◆ YOUR INSTRUCTIONS ◆
Each line below must be printed again exactly.

Items from a dataset:
## config.mk

```make
export PLATFORM = sky130hd
export DESIGN_NAME = hevc_pixel_window_flat
export DESIGN_NICKNAME = d
export VERILOG_FILES = /design/src/rtl/hevc_interp_pkg.sv /design/src/rtl/hevc_pixel_window_if.sv /design/src/rtl/hevc_pixel_window_shift_reg.sv /design/src/rtl/hevc_pixel_window.sv /design/src/flat_wrapper.sv
export SDC_FILE = /design/constraint.sdc
export NUM_CORES = 1
export LEC_CHECK = 0
export ABC_AREA = 0
export BUFFER_PORTS_ARGS = -buffer_cell sky130_fd_sc_hd__buf_2
export CORE_MARGIN = 5
export CORE_UTILIZATION = 55
export CTS_CLUSTER_SIZE = 25
export DETAILED_ROUTE_END_ITERATION = 16
export PLACE_DENSITY = 0.76
export SYNTH_ARGS = -nofsm -noshare
export SYNTH_HDL_FRONTEND = slang
export SYNTH_HIERARCHICAL = 1
export SYNTH_SLANG_ARGS = --single-unit
```

## constraint.sdc

```tcl
create_clock -name clock -period 6 [get_ports clock]
set_clock_uncertainty 0.15 [all_clocks]
set_input_delay 0.3 -clock clock [delete_from_list [all_inputs] [get_ports clock]]
set_output_delay 0.3 -clock clock [all_outputs]
set_load 0.01 [all_outputs]
```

◆ ANSWER SECTION ◆
## config.mk

```make
export PLATFORM = sky130hd
export DESIGN_NAME = hevc_pixel_window_flat
export DESIGN_NICKNAME = d
export VERILOG_FILES = /design/src/rtl/hevc_interp_pkg.sv /design/src/rtl/hevc_pixel_window_if.sv /design/src/rtl/hevc_pixel_window_shift_reg.sv /design/src/rtl/hevc_pixel_window.sv /design/src/flat_wrapper.sv
export SDC_FILE = /design/constraint.sdc
export NUM_CORES = 1
export LEC_CHECK = 0
export ABC_AREA = 0
export BUFFER_PORTS_ARGS = -buffer_cell sky130_fd_sc_hd__buf_2
export CORE_MARGIN = 5
export CORE_UTILIZATION = 55
export CTS_CLUSTER_SIZE = 25
export DETAILED_ROUTE_END_ITERATION = 16
export PLACE_DENSITY = 0.76
export SYNTH_ARGS = -nofsm -noshare
export SYNTH_HDL_FRONTEND = slang
export SYNTH_HIERARCHICAL = 1
export SYNTH_SLANG_ARGS = --single-unit
```

## constraint.sdc

```tcl
create_clock -name clock -period 6 [get_ports clock]
set_clock_uncertainty 0.15 [all_clocks]
set_input_delay 0.3 -clock clock [delete_from_list [all_inputs] [get_ports clock]]
set_output_delay 0.3 -clock clock [all_outputs]
set_load 0.01 [all_outputs]
```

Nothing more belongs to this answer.